The answer must be every line from the entries below that includes "stage".
*** Data to use ***
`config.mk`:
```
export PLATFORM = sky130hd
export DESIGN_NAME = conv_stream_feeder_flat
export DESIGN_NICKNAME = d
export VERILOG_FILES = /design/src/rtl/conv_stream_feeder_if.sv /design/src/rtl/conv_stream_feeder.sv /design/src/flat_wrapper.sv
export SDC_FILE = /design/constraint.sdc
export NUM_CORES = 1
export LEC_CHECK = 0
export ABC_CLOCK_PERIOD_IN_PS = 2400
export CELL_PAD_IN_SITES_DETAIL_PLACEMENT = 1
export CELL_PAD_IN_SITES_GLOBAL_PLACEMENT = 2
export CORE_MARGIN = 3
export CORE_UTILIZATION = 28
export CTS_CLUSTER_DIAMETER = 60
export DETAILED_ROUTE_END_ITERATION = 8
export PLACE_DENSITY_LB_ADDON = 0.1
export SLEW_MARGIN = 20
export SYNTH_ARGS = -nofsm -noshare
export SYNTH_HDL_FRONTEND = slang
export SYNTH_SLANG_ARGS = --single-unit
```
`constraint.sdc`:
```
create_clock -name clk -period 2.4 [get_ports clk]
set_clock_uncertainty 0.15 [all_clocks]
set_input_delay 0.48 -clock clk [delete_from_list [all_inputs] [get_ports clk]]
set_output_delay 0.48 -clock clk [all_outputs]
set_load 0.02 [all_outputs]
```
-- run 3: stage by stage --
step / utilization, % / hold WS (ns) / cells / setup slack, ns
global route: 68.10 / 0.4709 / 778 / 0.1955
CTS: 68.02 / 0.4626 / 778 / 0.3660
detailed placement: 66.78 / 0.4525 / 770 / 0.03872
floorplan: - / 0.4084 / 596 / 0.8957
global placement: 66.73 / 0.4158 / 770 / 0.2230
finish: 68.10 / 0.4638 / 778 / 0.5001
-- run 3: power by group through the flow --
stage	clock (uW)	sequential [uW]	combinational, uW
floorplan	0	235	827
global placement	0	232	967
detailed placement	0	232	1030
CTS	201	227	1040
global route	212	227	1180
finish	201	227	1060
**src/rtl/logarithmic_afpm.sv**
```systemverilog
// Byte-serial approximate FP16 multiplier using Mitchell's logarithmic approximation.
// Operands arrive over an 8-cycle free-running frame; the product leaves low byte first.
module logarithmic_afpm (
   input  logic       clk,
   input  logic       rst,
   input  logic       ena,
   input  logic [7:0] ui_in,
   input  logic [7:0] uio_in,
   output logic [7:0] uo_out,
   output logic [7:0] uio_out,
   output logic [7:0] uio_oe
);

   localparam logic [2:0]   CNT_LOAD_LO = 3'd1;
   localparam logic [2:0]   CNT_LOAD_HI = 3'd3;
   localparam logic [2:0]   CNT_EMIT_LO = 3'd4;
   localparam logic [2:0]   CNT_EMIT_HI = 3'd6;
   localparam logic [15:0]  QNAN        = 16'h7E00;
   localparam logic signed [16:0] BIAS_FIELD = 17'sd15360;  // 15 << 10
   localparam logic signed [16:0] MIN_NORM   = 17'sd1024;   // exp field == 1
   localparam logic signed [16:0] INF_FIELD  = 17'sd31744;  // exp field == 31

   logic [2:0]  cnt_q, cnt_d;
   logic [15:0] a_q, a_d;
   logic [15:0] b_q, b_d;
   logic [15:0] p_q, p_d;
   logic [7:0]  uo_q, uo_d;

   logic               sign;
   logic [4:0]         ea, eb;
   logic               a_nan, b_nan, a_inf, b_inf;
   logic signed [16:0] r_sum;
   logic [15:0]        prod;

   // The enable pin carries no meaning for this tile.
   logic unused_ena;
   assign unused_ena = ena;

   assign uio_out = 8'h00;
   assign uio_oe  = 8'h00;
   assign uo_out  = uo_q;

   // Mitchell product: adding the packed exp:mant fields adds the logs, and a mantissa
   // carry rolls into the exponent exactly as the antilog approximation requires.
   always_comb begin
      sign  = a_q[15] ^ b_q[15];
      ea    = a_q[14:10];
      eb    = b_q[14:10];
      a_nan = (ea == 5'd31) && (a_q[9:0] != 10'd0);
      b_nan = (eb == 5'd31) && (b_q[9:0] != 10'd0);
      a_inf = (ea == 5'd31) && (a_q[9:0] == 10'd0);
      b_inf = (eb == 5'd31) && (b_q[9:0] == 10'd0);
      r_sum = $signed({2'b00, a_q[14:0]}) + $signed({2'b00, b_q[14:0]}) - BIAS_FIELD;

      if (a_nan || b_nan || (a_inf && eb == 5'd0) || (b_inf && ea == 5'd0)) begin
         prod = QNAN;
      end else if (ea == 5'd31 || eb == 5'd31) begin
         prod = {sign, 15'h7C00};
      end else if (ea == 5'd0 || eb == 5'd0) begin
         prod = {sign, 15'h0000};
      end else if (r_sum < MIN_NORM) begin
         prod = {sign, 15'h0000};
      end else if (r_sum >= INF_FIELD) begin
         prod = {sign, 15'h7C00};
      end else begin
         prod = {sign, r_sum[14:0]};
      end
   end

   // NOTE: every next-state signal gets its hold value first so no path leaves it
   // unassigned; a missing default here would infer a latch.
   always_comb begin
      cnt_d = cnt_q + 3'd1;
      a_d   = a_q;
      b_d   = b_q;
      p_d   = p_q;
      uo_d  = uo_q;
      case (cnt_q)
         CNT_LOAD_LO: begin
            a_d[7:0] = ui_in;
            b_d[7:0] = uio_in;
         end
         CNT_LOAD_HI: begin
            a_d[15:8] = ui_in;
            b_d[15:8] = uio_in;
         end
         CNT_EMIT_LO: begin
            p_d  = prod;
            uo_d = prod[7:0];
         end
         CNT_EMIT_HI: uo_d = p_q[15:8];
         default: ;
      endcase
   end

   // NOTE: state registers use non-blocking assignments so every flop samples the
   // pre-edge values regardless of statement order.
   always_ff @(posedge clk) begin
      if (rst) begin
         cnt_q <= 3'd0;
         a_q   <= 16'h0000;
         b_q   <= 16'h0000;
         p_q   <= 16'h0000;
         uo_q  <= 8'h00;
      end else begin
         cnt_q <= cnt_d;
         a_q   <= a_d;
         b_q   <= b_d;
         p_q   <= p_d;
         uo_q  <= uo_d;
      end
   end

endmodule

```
*** End of Data to use ***
Expected output:
-- run 3: stage by stage --
stage	clock (uW)	sequential [uW]	combinational, uW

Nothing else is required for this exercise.